↓↓↓

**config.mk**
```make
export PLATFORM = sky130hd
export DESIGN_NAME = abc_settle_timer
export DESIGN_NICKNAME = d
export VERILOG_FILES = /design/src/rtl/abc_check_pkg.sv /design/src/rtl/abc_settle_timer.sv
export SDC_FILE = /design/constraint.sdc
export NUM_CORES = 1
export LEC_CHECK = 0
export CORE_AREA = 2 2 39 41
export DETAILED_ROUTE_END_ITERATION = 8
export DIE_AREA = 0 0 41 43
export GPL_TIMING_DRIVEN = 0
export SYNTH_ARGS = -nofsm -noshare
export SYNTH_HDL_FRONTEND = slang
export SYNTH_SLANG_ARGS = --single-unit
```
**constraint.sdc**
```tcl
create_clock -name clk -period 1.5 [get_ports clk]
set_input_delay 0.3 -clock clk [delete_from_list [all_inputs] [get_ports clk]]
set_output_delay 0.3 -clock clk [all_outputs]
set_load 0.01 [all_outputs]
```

↑↑↑
↓↓↓

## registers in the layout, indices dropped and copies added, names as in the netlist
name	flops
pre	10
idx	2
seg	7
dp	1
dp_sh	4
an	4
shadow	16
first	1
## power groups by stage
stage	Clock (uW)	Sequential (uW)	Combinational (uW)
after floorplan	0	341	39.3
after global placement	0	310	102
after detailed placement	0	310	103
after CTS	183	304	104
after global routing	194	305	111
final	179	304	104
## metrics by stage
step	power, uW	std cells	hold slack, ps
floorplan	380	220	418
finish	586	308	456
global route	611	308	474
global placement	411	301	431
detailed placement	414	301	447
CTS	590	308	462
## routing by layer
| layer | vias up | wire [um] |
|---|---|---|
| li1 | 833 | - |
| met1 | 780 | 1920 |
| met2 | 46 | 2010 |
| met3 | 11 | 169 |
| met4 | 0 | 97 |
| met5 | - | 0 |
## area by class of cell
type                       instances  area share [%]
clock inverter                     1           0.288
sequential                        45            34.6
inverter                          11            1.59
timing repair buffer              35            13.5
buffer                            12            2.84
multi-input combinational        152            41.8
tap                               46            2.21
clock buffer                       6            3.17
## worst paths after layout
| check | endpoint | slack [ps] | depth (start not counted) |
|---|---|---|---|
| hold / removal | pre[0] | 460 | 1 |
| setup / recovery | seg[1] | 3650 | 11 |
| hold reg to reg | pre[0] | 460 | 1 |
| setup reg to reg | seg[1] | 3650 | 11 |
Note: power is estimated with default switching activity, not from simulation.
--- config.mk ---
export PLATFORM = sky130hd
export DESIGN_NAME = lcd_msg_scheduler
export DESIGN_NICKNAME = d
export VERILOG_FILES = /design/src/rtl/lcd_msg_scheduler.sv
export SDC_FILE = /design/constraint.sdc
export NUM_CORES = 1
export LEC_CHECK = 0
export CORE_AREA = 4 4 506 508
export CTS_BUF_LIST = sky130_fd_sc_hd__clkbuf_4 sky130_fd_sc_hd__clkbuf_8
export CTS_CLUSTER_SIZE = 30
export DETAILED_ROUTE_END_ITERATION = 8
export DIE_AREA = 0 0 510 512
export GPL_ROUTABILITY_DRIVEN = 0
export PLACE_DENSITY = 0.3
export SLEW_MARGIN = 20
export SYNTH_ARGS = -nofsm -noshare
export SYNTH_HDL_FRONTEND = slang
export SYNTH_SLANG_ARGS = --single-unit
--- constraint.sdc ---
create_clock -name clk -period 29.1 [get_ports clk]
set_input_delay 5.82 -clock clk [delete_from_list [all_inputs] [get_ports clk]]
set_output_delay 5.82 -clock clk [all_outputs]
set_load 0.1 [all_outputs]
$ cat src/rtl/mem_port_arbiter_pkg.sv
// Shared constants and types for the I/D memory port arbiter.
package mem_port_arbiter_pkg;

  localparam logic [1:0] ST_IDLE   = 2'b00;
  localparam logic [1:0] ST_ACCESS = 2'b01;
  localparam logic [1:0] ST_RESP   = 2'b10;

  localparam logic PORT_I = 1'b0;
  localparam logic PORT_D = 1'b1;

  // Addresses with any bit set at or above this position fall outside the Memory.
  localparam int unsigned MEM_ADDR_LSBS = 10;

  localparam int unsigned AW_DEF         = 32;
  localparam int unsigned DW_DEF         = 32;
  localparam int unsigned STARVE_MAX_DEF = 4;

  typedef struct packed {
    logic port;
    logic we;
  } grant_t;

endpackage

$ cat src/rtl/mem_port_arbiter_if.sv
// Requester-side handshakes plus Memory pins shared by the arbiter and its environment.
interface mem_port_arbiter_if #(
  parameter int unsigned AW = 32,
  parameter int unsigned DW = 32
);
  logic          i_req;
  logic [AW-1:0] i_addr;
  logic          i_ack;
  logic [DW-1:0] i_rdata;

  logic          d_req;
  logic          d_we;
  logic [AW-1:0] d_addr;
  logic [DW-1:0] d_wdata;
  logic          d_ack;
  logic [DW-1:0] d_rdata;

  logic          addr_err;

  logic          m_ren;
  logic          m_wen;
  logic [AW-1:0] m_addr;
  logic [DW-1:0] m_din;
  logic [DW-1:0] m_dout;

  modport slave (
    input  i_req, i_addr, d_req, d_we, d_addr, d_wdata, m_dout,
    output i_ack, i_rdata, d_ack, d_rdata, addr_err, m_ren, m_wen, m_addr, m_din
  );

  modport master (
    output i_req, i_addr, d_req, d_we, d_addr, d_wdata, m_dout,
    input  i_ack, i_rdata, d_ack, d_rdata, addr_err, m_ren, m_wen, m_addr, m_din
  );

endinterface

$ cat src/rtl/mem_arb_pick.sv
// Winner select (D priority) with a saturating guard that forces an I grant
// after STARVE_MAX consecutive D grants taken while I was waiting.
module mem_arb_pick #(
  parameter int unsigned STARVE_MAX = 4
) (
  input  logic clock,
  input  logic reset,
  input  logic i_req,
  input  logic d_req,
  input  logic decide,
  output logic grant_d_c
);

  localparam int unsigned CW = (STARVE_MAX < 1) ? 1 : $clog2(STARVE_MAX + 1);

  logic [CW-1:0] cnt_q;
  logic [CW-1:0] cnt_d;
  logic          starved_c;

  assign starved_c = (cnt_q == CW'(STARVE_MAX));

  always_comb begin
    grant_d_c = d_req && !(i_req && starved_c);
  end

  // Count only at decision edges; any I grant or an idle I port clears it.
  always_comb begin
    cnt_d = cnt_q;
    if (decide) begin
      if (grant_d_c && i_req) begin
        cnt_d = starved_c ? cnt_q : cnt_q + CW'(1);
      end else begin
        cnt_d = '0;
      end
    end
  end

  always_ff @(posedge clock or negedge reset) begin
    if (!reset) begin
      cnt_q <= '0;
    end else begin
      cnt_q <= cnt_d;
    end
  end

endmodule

↑↑↑
↓↓↓

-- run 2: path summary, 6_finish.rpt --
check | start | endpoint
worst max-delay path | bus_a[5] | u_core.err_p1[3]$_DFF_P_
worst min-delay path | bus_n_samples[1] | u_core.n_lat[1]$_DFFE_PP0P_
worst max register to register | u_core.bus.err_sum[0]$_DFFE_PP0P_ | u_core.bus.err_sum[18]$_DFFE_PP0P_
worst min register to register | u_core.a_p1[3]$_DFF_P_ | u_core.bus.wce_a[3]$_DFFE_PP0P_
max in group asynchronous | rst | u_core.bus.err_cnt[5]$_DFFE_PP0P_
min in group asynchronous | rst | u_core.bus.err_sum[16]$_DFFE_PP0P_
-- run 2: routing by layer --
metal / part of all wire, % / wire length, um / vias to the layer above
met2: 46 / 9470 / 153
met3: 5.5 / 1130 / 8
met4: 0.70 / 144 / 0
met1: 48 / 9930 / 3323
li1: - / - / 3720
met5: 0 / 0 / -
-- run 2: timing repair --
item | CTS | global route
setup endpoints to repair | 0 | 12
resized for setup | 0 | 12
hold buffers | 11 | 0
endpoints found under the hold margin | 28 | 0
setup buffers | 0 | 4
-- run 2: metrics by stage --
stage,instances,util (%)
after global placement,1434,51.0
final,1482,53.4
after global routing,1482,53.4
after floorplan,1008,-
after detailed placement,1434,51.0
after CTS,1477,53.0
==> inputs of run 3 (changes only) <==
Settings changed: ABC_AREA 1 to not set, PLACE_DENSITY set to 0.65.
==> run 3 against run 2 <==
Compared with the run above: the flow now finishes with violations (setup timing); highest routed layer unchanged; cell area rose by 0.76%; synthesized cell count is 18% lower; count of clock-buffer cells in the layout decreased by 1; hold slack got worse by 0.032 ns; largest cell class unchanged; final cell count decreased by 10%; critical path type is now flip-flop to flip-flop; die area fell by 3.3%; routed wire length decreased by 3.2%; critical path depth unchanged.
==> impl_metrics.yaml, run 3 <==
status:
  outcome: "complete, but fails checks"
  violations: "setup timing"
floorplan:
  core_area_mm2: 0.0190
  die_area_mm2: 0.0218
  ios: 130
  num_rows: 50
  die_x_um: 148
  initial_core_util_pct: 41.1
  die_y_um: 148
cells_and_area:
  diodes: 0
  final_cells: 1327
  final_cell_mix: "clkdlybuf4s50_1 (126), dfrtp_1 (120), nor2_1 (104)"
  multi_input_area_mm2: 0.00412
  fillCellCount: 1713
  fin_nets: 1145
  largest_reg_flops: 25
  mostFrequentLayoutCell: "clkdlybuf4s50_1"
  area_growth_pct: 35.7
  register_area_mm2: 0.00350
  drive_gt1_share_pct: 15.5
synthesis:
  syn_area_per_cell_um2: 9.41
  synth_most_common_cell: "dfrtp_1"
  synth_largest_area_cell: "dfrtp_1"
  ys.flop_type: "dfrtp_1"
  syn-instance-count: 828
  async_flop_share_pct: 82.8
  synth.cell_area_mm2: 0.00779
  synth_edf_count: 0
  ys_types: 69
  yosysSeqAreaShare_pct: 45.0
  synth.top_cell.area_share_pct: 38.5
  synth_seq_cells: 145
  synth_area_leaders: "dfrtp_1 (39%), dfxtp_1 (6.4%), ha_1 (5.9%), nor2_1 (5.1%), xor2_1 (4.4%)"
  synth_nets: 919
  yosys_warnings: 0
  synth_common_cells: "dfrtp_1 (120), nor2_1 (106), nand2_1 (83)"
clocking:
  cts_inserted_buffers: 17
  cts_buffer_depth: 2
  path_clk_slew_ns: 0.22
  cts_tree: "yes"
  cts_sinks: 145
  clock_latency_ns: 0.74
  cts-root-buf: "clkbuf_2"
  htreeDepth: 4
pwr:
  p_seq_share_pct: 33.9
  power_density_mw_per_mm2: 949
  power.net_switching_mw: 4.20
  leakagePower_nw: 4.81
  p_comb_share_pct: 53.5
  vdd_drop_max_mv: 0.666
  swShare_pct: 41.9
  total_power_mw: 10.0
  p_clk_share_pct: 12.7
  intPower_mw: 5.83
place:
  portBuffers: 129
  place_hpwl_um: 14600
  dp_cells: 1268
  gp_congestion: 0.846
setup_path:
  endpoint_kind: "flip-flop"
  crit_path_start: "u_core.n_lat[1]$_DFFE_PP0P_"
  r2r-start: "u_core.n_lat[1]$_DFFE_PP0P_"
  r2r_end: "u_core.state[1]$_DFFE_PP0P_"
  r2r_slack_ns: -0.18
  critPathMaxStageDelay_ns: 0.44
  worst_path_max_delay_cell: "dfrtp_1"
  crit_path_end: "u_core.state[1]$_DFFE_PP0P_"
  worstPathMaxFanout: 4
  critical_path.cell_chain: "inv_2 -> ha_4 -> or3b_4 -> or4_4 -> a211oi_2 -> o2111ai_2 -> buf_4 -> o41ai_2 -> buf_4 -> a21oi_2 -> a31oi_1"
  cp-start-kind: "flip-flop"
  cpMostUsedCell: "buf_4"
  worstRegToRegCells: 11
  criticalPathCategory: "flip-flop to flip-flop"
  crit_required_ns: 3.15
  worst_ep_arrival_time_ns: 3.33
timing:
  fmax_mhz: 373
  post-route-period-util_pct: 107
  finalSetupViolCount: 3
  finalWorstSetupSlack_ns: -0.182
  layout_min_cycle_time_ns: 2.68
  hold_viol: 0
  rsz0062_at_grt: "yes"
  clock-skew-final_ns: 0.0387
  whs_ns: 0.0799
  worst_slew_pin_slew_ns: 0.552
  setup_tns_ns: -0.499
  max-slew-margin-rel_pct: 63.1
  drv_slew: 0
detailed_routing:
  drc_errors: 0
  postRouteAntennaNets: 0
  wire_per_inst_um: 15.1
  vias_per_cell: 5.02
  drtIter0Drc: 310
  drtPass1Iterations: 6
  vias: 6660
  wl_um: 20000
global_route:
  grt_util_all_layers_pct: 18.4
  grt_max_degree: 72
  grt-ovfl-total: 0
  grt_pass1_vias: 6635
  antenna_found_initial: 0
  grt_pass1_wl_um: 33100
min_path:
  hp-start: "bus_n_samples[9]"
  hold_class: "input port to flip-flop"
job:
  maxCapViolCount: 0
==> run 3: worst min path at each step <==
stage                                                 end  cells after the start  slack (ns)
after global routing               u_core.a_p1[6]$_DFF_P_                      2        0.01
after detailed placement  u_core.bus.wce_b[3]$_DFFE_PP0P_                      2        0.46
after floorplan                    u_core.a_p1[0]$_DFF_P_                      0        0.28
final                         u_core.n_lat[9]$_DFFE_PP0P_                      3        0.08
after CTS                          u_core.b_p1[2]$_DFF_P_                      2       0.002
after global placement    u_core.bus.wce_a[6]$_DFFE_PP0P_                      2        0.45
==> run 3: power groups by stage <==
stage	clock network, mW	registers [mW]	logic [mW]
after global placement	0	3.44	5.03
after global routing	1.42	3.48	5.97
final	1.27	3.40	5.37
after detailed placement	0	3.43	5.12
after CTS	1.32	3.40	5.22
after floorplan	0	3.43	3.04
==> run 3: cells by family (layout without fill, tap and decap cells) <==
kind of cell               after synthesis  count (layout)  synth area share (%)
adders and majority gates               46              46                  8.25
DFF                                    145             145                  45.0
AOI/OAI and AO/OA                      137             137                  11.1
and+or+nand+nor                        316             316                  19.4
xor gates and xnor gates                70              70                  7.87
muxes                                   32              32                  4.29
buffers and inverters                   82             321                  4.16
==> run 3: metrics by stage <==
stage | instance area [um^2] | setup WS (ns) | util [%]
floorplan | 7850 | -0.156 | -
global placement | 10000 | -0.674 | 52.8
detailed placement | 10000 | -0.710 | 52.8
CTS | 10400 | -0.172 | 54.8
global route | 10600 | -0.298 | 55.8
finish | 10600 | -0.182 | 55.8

↑↑↑

Work required:
Please write out, exactly as they appear above, only the lines in the stretch from the line with "reg | pre[0] | 460 | 1 |" through the line with "reg | seg[1] | 3650 | 11 |".

Result below:
| hold reg to reg | pre[0] | 460 | 1 |
| setup reg to reg | seg[1] | 3650 | 11 |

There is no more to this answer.